RECORD SET
=== Begin Enclosure ===

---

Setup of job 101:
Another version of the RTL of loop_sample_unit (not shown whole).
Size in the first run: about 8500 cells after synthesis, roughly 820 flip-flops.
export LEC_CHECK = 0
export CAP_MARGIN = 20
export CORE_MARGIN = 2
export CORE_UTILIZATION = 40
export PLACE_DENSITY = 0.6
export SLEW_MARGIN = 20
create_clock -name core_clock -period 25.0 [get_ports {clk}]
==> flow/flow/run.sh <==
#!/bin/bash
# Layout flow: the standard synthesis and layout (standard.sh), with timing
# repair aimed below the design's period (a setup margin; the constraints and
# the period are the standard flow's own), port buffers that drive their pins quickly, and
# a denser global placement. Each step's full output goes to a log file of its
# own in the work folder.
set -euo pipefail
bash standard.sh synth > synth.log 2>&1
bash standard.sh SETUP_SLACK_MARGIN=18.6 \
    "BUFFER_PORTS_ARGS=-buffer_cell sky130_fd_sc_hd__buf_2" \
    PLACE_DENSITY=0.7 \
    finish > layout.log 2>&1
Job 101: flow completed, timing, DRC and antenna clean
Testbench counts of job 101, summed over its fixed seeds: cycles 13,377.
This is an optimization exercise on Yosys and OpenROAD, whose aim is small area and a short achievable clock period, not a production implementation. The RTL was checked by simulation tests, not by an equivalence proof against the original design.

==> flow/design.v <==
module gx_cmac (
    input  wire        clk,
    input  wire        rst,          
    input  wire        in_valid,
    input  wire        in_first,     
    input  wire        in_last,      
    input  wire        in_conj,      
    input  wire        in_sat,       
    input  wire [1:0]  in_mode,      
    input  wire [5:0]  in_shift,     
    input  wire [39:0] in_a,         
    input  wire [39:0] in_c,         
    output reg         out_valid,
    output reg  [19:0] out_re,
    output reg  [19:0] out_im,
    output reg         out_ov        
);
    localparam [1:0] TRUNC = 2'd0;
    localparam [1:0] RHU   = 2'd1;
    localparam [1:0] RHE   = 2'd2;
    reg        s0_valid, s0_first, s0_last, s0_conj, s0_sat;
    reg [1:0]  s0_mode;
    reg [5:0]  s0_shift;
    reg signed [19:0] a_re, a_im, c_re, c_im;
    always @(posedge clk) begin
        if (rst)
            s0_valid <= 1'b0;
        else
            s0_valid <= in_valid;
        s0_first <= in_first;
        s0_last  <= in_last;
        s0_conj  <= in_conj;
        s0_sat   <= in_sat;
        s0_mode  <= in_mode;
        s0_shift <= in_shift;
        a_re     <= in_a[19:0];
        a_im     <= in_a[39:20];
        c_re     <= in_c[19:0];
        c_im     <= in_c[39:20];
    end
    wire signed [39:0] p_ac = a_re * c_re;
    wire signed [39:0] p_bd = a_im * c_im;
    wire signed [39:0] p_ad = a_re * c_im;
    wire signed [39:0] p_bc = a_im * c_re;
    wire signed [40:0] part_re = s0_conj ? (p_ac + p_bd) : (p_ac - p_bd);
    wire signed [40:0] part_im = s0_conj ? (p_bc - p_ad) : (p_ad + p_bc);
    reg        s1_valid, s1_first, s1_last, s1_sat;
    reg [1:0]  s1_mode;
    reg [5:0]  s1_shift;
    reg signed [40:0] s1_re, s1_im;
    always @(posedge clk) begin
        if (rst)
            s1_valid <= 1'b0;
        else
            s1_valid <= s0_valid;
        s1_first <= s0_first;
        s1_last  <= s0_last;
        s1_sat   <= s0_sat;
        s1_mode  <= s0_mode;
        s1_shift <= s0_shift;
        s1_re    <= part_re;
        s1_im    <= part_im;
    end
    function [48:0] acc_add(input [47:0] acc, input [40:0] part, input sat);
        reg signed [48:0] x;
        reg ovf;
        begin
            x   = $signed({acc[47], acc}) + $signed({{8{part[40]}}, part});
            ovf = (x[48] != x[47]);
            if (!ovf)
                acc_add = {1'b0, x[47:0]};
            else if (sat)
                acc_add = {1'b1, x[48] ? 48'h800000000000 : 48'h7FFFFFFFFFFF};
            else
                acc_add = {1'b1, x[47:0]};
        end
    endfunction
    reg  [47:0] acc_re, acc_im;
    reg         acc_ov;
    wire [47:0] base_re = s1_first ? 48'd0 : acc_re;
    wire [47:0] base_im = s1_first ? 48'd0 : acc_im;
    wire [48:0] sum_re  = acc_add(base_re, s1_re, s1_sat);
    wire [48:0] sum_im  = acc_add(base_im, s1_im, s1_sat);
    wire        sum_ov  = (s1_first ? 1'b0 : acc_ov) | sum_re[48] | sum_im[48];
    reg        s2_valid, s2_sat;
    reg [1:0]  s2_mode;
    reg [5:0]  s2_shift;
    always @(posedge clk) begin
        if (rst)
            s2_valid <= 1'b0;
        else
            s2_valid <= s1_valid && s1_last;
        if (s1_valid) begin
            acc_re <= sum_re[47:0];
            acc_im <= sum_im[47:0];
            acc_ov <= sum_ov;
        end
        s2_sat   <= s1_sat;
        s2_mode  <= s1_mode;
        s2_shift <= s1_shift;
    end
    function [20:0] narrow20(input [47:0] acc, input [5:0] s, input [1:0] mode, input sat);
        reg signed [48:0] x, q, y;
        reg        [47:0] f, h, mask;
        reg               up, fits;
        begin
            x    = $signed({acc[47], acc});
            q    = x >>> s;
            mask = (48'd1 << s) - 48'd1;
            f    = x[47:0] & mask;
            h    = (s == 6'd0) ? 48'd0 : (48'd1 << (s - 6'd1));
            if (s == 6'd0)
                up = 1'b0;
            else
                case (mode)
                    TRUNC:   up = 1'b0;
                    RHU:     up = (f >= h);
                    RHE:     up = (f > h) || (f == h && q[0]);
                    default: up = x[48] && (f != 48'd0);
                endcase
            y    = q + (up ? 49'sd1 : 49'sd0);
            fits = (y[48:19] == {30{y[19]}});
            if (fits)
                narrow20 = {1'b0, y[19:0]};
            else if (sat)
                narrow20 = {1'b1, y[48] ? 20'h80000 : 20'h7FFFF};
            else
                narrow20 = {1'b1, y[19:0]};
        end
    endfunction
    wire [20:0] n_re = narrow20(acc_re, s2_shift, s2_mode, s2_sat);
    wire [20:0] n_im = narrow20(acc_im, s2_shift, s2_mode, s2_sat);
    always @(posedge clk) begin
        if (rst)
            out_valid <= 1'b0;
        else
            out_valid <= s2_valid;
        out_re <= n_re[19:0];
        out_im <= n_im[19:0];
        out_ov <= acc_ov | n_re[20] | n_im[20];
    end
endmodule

=== End Enclosure ===

EXERCISE BRIEF
The lines to copy are those in the records above containing the word "export".

RESPONSE TO THIS TASK
export LEC_CHECK = 0
export CAP_MARGIN = 20
export CORE_MARGIN = 2
export CORE_UTILIZATION = 40
export PLACE_DENSITY = 0.6
export SLEW_MARGIN = 20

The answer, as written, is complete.